● **What is required**: Using the data below, return all lines in which "constraint" appears.

(Collected data entries)
## config.mk

```make
export PLATFORM = sky130hd
export DESIGN_NAME = ebrt_timer
export DESIGN_NICKNAME = d
export VERILOG_FILES = /design/src/hdl/ebrt_pkg.sv /design/src/hdl/ebrt_timer.sv
export VERILOG_INCLUDE_DIRS = /design/src /design/src/hdl
export SDC_FILE = /design/constraint.sdc
export NUM_CORES = 1
export LEC_CHECK = 0
export ABC_AREA = 1
export BUFFER_PORTS_ARGS = -buffer_cell sky130_fd_sc_hd__buf_4
export CAP_MARGIN = 20
export CORE_MARGIN = 1
export CORE_UTILIZATION = 55
export DETAILED_ROUTE_END_ITERATION = 10
export HOLD_SLACK_MARGIN = 0.08
export PLACE_DENSITY = 0.84
export SYNTH_ARGS = -nofsm -noshare
export SYNTH_HDL_FRONTEND = slang
export SYNTH_SLANG_ARGS = --single-unit
export TNS_END_PERCENT = 30
```

## constraint.sdc

```tcl
create_clock -name clk -period 4.4 [get_ports clk]
set_input_delay 0.66 -clock clk [delete_from_list [all_inputs] [get_ports clk]]
set_output_delay 0.66 -clock clk [all_outputs]
set_load 0.1 [all_outputs]
```

## src/hdl/ebrt_params.svh

```systemverilog
/*
 Constants for the eight-bit reload timer register block: offsets, field positions,
 reset values. Assumes inclusion by bare name from the design and the testbench.
*/
`ifndef EBRT_PARAMS_SVH
`define EBRT_PARAMS_SVH
`define EBRT_IDX_IRQ_ALLOW 24'h00FF24
`define EBRT_IDX_PENDING 24'h00FF28
`define EBRT_IDX_CONTROL 24'h00FF38
`define EBRT_IDX_RELOAD 24'h00FF39
`define EBRT_IDX_SNAPSHOT 24'h00FF3A
`define EBRT_IDX_TIMER_DIV 24'h00FF40
`define EBRT_BIT_UNDERFLOW 3'h7
`define EBRT_BIT_GATE 2'h2
`define EBRT_BIT_PRESET 2'h1
`define EBRT_BIT_RUN 2'h0
`define EBRT_RELOAD_RESET 8'hFF
`define EBRT_SNAPSHOT_RESET 8'hFF
`define EBRT_DIV_RESET 8'h01
`endif

```

## src/hdl/ebrt_pkg.sv

```systemverilog
/*
 Types for the eight-bit reload timer register block.
 Assumes the params header is on the include path.
*/
package ebrt_pkg;
  typedef struct packed {
    logic read;
    logic write;
    logic [25:0] address;
    logic [31:0] writedata;
  } ebrt_req_t;
  typedef enum logic [1:0] {EBRT_IDLE, EBRT_ANSWER} ebrt_bus_state_t;
endpackage

```

## src/hdl/ebrt_timer.sv

```systemverilog
/*
 Eight-bit down-counting reload timer with Avalon-MM register slave, a
 sticky underflow flag with write-one-clear, and a halved underflow clock
 for the serial interface. Assumes one 50 MHz clock and synchronous reset;
 the timer clock is an enable pulse from an internal divider.
*/
// How it works
// - Control bit two gates the halved underflow clock out; resets zero.
// - Control bit one written one presets counter from reload; reads zero.
// - Control bit zero runs or halts the counter, keeping its value; resets zero.
// - Underflow sets pending bit seven; write one clears; resets zero.
// - Reload value loads on preset and underflow; readable; resets all ones.
// - Count snapshot is a stable read-only buffer, resets all ones.
// - Serial clock toggles on each underflow, one period per two underflows.
// - Interrupt only when allow bit set; flag sets regardless.
`timescale 1ns/100ps
`include "ebrt_params.svh"
module ebrt_timer
  import ebrt_pkg::*;
(
  input wire logic clk,
  input wire logic reset,
  input wire logic [25:0] avs_address,
  input wire logic avs_read,
  input wire logic avs_write,
  input wire logic [3:0] avs_byteenable,
  input wire logic [31:0] avs_writedata,
  output logic [31:0] avs_readdata,
  output logic avs_waitrequest,
  output logic serial_clock_out,
  output logic irq
);
  ebrt_req_t req;
  ebrt_bus_state_t state_q;
  logic [7:0] count_q;
  logic [7:0] reload_value_q;
  logic [7:0] count_snapshot_q;
  logic [7:0] irq_allow_q;
  logic [7:0] pending_q;
  logic [7:0] div_q;
  logic [7:0] div_cnt_q;
  logic serial_clock_output_gate_q;
  logic count_run_control_q;
  logic half_clk_q;
  logic tick;
  logic underflow;
  logic wr_take;
  logic lane0;
  logic [31:0] rdata_d;

  function automatic logic hit(input logic [25:0] a, input logic [23:0] idx);
    hit = (a == {idx, 2'b00});
  endfunction

  assign req = '{read: avs_read, write: avs_write, address: avs_address,
                 writedata: avs_writedata};
  // One wait cycle per access; the request is taken at the edge waitrequest is low
  assign avs_waitrequest = (req.read || req.write) && (state_q == EBRT_IDLE);
  assign wr_take = req.write && (state_q == EBRT_ANSWER);
  assign lane0 = avs_byteenable[0];

  always_ff @(posedge clk) begin
    if (reset) begin
      state_q <= EBRT_IDLE;
    end else begin
      case (state_q)
        EBRT_IDLE: if (req.read || req.write) state_q <= EBRT_ANSWER;
        default: state_q <= EBRT_IDLE;
      endcase
    end
  end

  // Timer clock stand-in for the prescaler: enable every div_q+1 cycles
  always_ff @(posedge clk) begin
    if (reset) begin
      div_cnt_q <= 8'h00;
    end else if (div_cnt_q >= div_q) begin
      div_cnt_q <= 8'h00;
    end else begin
      div_cnt_q <= div_cnt_q + 8'h01;
    end
  end
  assign tick = (div_cnt_q >= div_q);

  assign underflow = tick && count_run_control_q && (count_q == 8'h00);

  always_ff @(posedge clk) begin
    if (reset) begin
      count_q <= `EBRT_RELOAD_RESET;
    end else if (wr_take && lane0 && hit(req.address, `EBRT_IDX_CONTROL)
                 && req.writedata[`EBRT_BIT_PRESET]) begin
      count_q <= reload_value_q;
    end else if (underflow) begin
      count_q <= reload_value_q;
    end else if (tick && count_run_control_q) begin
      count_q <= count_q - 8'h01;
    end
  end

  // Snapshot frozen during a read so a bus read never sees a half-updated count
  always_ff @(posedge clk) begin
    if (reset) begin
      count_snapshot_q <= `EBRT_SNAPSHOT_RESET;
    end else if (!req.read) begin
      count_snapshot_q <= count_q;
    end
  end

  always_ff @(posedge clk) begin
    if (reset) begin
      serial_clock_output_gate_q <= 1'b0;
      count_run_control_q <= 1'b0;
    end else if (wr_take && lane0 && hit(req.address, `EBRT_IDX_CONTROL)) begin
      serial_clock_output_gate_q <= req.writedata[`EBRT_BIT_GATE];
      count_run_control_q <= req.writedata[`EBRT_BIT_RUN];
    end
  end

  always_ff @(posedge clk) begin
    if (reset) begin
      reload_value_q <= `EBRT_RELOAD_RESET;
      irq_allow_q <= 8'h00;
      div_q <= `EBRT_DIV_RESET;
    end else if (wr_take && lane0) begin
      if (hit(req.address, `EBRT_IDX_RELOAD)) begin
        reload_value_q <= req.writedata[7:0];
      end else if (hit(req.address, `EBRT_IDX_IRQ_ALLOW)) begin
        irq_allow_q <= req.writedata[7:0];
      end else if (hit(req.address, `EBRT_IDX_TIMER_DIV)) begin
        div_q <= req.writedata[7:0];
      end
    end
  end

  // Set wins over a simultaneous write-one clear
  always_ff @(posedge clk) begin
    if (reset) begin
      pending_q <= 8'h00;
    end else begin
      for (int i = 0; i < 8; i++) begin
        if (underflow && i == `EBRT_BIT_UNDERFLOW) begin
          pending_q[i] <= 1'b1;
        end else if (wr_take && lane0 && hit(req.address, `EBRT_IDX_PENDING)
                     && req.writedata[i]) begin
          pending_q[i] <= 1'b0;
        end
      end
    end
  end

  always_ff @(posedge clk) begin
    if (reset) begin
      half_clk_q <= 1'b0;
    end else if (underflow) begin
      half_clk_q <= ~half_clk_q;
    end
  end

  always_ff @(posedge clk) begin
    if (reset) begin
      serial_clock_out <= 1'b0;
      irq <= 1'b0;
    end else begin
      serial_clock_out <= half_clk_q && serial_clock_output_gate_q;
      irq <= |(pending_q & irq_allow_q);
    end
  end

  always_comb begin
    rdata_d = 32'h0000_0000;
    if (hit(req.address, `EBRT_IDX_CONTROL)) begin
      // Preset reads zero, upper bits zero
      rdata_d[2:0] = {serial_clock_output_gate_q, 1'b0, count_run_control_q};
    end else if (hit(req.address, `EBRT_IDX_RELOAD)) begin
      rdata_d[7:0] = reload_value_q;
    end else if (hit(req.address, `EBRT_IDX_SNAPSHOT)) begin
      rdata_d[7:0] = count_snapshot_q;
    end else if (hit(req.address, `EBRT_IDX_PENDING)) begin
      rdata_d[7:0] = pending_q;
    end else if (hit(req.address, `EBRT_IDX_IRQ_ALLOW)) begin
      rdata_d[7:0] = irq_allow_q;
    end else if (hit(req.address, `EBRT_IDX_TIMER_DIV)) begin
      rdata_d[7:0] = div_q;
    end
  end

  always_ff @(posedge clk) begin
    if (reset) begin
      avs_readdata <= 32'h0000_0000;
    end else if (req.read && state_q == EBRT_IDLE) begin
      avs_readdata <= rdata_d;
    end
  end
endmodule

```

==> impl_metrics.json, run 1 <==
{
  "status": "finished clean",
  "cp-start-kind": "flip-flop",
  "drive_gt1_share_pct": 17.6,
  "reg2reg_to": "count_q[2]",
  "arrival_ps": 2640,
  "synth-main-ff-cell": "dfxtp_1",
  "slowest_stage": "nand3_1",
  "area_delta_synth_final_pct": 14.5,
  "grt_max_degree": 32,
  "gp_congestion": 0.898,
  "min_period_over_period_pct": 54.5,
  "post-dp-hpwl_um": 6100,
  "die_width_um": 82.4,
  "crit_path_max_incr_delay_ps": 510,
  "most-common-layout-cells": "inv_1, nand2_1, dfxtp_1",
  "cap_violations": 0,
  "ctsResizeCount": 0,
  "rsz0062_at_grt": "false",
  "grt.overflow.total": 0,
  "h-tree-depth": 3,
  "hold_path.class": "flip-flop to flip-flop",
  "power.density_nw_per_um2": 360,
  "core.rowCount": 28,
  "synth_seq_area_share_pct": 35.5,
  "clock-sinks": 63,
  "mostFrequentLayoutCell": "inv_1",
  "power.total_w": 0.00147,
  "max_freq_mhz": 417,
  "antenna_found_initial": 0,
  "diodes": 0,
  "p_leak_nw": 1.93,
  "final.fill_count": 488,
  "crit_fanout": 12,
  "holdPathStages": 2,
  "cts_root_buf": "clkbuf_8",
  "tns_ps": 0,
  "post_cts.repair.setup_buffers": 0,
  "worstMarginPinSlew_ps": 907,
  "ant_nets": 0,
  "routed-via-count": 3345,
  "pre_cts_slack_ps": 1850,
  "cts_inserted_buffers": 9,
  "crit_path_end": "count_q[2]",
  "ys_seq_elements": 63,
  "synthArstFlopShare_pct": 0,
  "crit_cells": 11,
  "avgSynthCellArea_um2": 7.32,
  "end_kind": "flip-flop",
  "path_cells": "inv_1 -> ha_1 -> nand2_1 -> nor2_1 -> nand4_1 -> nand3_1 -> nand3_1 -> nand2_8 -> nand2_1 -> nand3_1 -> nand2_1",
  "slew-limit-headroom_pct": 39.5,
  "worst_slack_ps": 2000,
  "drc": 0,
  "wirelength_um": 8610,
  "cts.clk_slew.worst_paths_ps": 80,
  "ys_types": 39,
  "period_needed_ps": 2400,
  "r2r-start": "div_q[7]",
  "peakVddDrop_mv": 0.209,
  "critPathKind": "flip-flop to flip-flop",
  "syn_inst": 485,
  "grt_pass1_wl_um": 13300,
  "setup_violations": 0,
  "crit_path_start": "div_q[7]",
  "crit_buf_inv": 1,
  "synth_warnings": 0,
  "grt_pass1_vias": 2842,
  "via_per_inst": 5.48,
  "syn_area_um2": 3550,
  "core_um2": 6060,
  "detail_route.wl_per_cell_um": 14.1,
  "r2r_slack_ps": 2000,
  "fin_skew_ps": 11.3,
  "dr.pass1.iters": 5,
  "initial_core_util_pct": 58.6,
  "dieHeight_um": 82.4,
  "finalHoldViolCount": 0,
  "crit_family": "simple AND/OR/NAND/NOR gates",
  "drt_iter0_markers": 322,
  "tritoncts": "yes",
  "num-nets-final": 606,
  "dieArea_um2": 6780,
  "ctsLongestPathBuffers": 2,
  "report.final.slew_viol_count": 0,
  "final_util_pct": 67.1,
  "port_buffers": 49,
  "ioPinCount": 101,
  "ctsHoldBuffers": 0,
  "clk_latency_ps": 350,
  "synth_edf_count": 0,
  "grt_usage_pct": 26.7,
  "r2r_cells": 11,
  "required_ps": 4640
}
per-layer routing:
layer	track usage (%)	part of all wire (%)	vias up
met3	7.03	7.6	22
met2	44.0	49	149
met4	14.9	2.9	0
met5	0	0	-
met1	31.4	41	1541
li1	-	-	1633
synth_stat cells (6+ instances only):
master    number  area share, %
inv_1         67            7.1
nand2_1       65            6.9
nand3_1       28            3.9
o21ai_1       10            1.4
nor3_1        14            2.0
o21ai_0       52            7.3
clkbuf_1       6           0.63
nor2_1        33            3.5
nand4_1        9            1.6
ha_1          10            3.5
buf_4         25            5.3
xor2_1         6            1.5
a21oi_1       45            6.3
dfxtp_1       63             36
how the worst min path moves through the flow:
stage | from | endpoint | slack (ps)
after floorplan | serial_clock_output_gate_q | serial_clock_out | 420
after global placement | pending_q[7] | irq | 440
after detailed placement | pending_q[7] | irq | 450
after CTS | pending_q[7] | irq | 460
after global routing | pending_q[7] | irq | 480
final | pending_q[7] | irq | 460
registers in the layout (all words and copies together), names as in the netlist, 8 cells and up:
signal            cells
irq_allow_q           8
count_q               8
reload_value_q        8
avs_readdata          8
div_cnt_q             8
div_q                 8
count_snapshot_q      8
power by group:
part           leakage [nW]  internal, W  switching (W)  total, W
registers             0.510     0.000583      0.0000105  0.000594
logic                  1.30    0.0000602       0.000189  0.000249
clock network         0.120     0.000378       0.000245  0.000623
layout make-up:
cell class	instances	area, µm²	area share [%]
multi-input combinational	334	1830	44.9
clock buffer	9	124	3.04
sequential	63	1260	31.0
tap	75	93.8	2.31
inverter	73	274	6.73
clock inverter	7	120	2.95
timing repair buffer	49	368	9.04
worst reg2reg max path: cells and delay by family, from the launching register on:
kind          cells  cell delay, ps
simple gates      9            1570
flops             1             340
buf+inv           1              80
fa+ha+maj         1             300
logic make-up (layout without fill, tap and decap cells):
group | after synthesis | in the layout | synth area share (%)
AND/OR/NAND/NOR | 176 | 176 | 26.3
AO/OA/AOI/OAI | 115 | 115 | 16.8
buffers and inverters | 111 | 138 | 15.5
flip-flops | 63 | 63 | 35.5
adder cells (fa/ha/maj) | 10 | 10 | 3.52
XOR/XNOR | 9 | 9 | 2.22
other | 1 | 24 | 0.106
metrics by stage:
| stage | std cells | hold WS (ps) | instance area (µm²) |
|---|---|---|---|
| 2_1_floorplan | 508 | 421 | 3640 |
| 3_3_place_gp | 594 | 439 | 3820 |
| 3_5_place_dp | 594 | 446 | 3820 |
| 4_1_cts | 610 | 456 | 4070 |
| 5_1_grt | 610 | 479 | 4070 |
| 6_report | 610 | 457 | 4070 |
Power figures use the tool's default switching activity.
==> run 2: changes to the inputs <==
- CORE_UTILIZATION: 55 -> 52
- PLACE_DENSITY: 0.84 -> 0.8
- clock period: 4.4 -> 2.3 ns (I/O delays scaled with it)
==> impl_metrics.json, run 2 (synthesized netlist as in run 1, its figures left out) <==
{
  "status": "complete, but fails checks",
  "violations": "design-rule violations",
  "cts_root_buf": "clkbuf_8",
  "clk_latency_ps": 360,
  "detail_route.wl_per_cell_um": 13.7,
  "required_ps": 2600,
  "tritoncts": "yes",
  "drc": 5,
  "antenna_found_initial": 0,
  "ctsLongestPathBuffers": 2,
  "cp-start-kind": "flip-flop",
  "ant_nets": 0,
  "post-dp-hpwl_um": 6230,
  "via_per_inst": 5.36,
  "crit_path_end": "count_q[6]",
  "p_leak_nw": 1.93,
  "final_util_pct": 63.0,
  "tns_ps": 0,
  "post_cts.repair.setup_buffers": 0,
  "port_buffers": 49,
  "most-common-layout-cells": "inv_1, nand2_1, dfxtp_1",
  "grt_max_degree": 32,
  "fin_skew_ps": 7.89,
  "grt_pass1_wl_um": 14000,
  "core.rowCount": 29,
  "report.final.slew_viol_count": 0,
  "reg2reg_to": "count_q[6]",
  "routed-via-count": 3312,
  "drive_gt1_share_pct": 18.5,
  "num-nets-final": 612,
  "setup_violations": 0,
  "grt_pass1_vias": 3130,
  "drt_iter0_markers": 286,
  "h-tree-depth": 3,
  "arrival_ps": 2400,
  "period_needed_ps": 2100,
  "mostFrequentLayoutCell": "inv_1",
  "ctsResizeCount": 0,
  "ioPinCount": 101,
  "area_delta_synth_final_pct": 14.6,
  "rsz0062_at_grt": "false",
  "dieArea_um2": 7170,
  "cap_violations": 0,
  "r2r-start": "div_q[7]",
  "crit_path_start": "div_q[7]",
  "worst_slack_ps": 200,
  "peakVddDrop_mv": 0.381,
  "power.density_nw_per_um2": 636,
  "cts.clk_slew.worst_paths_ps": 70,
  "cts_inserted_buffers": 9,
  "r2r_cells": 11,
  "ctsHoldBuffers": 0,
  "grt_usage_pct": 24.9,
  "end_kind": "flip-flop",
  "gp_congestion": 0.879,
  "dr.pass1.iters": 11,
  "clock-sinks": 63,
  "initial_core_util_pct": 55.0,
  "core_um2": 6460,
  "min_period_over_period_pct": 91.3,
  "hold_path.class": "input port to flip-flop",
  "max_freq_mhz": 476,
  "die_width_um": 84.7,
  "power.total_w": 0.00259,
  "pre_cts_slack_ps": 230,
  "critPathKind": "flip-flop to flip-flop",
  "dieHeight_um": 84.7,
  "diodes": 0,
  "grt.overflow.total": 0,
  "r2r_slack_ps": 200,
  "finalHoldViolCount": 0,
  "crit_fanout": 6,
  "wirelength_um": 8460
}
-- run 2: per-layer routing --
layer	vias up	GRT usage (%)	wire length [µm]
met5	-	0	0
met4	0	13.1	295
met3	23	5.01	503
met2	120	42.7	4170
met1	1522	29.5	3480
li1	1647	-	-
-- run 2: area by class of cell --
| cell class | instances | area [µm²] |
|---|---|---|
| Clock buffer | 10 | 138 |
| Tap cell | 77 | 96.3 |
| Multi-Input combinational cell | 334 | 1830 |
| Inverter | 73 | 274 |
| Fill cell | 593 | 2390 |
| Clock inverter | 6 | 60.1 |
| Sequential cell | 63 | 1260 |
| Timing Repair Buffer | 55 | 413 |
-- run 2: how the worst min path moves through the flow --
stage,from,endpoint,slack [ps],depth (start not counted)
2_1_floorplan,serial_clock_output_gate_q,serial_clock_out,420,2
3_3_place_gp,div_cnt_q[0],div_cnt_q[0],440,1
3_5_place_dp,pending_q[7],irq,450,2
4_1_cts,avs_writedata[2],reload_value_q[2],240,3
5_1_grt,avs_writedata[7],reload_value_q[7],260,3
6_report,avs_writedata[6],reload_value_q[6],240,3
-- run 2: worst max-delay path: stages (launching register included) --
cell,delay [ps]
dfxtp_1,350
inv_1,80
ha_1,290
nand2_1,70
nor2_1,160
nand4_1,120
nand3_1,150
nand3_1,290
buf_4,280
nand3b_1,90
nand3_1,90
nand2_1,70
-- run 2: power by group --
group          leakage, nW  internal [W]  switching (W)
clock network       0.0981      0.000523       0.000461
logic                 1.32      0.000116       0.000352
registers            0.510       0.00112      0.0000220
total                 1.93       0.00175       0.000835
-- run 2: per-stage QoR --
step	instances	hold WS (ps)	cell area (µm²)
after CTS	618	237	4070
after floorplan	508	421	3640
final	618	243	4070
after detailed placement	602	450	3870
after global routing	618	256	4070
after global placement	602	443	3870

● **Problem solution**:
export SDC_FILE = /design/constraint.sdc
## constraint.sdc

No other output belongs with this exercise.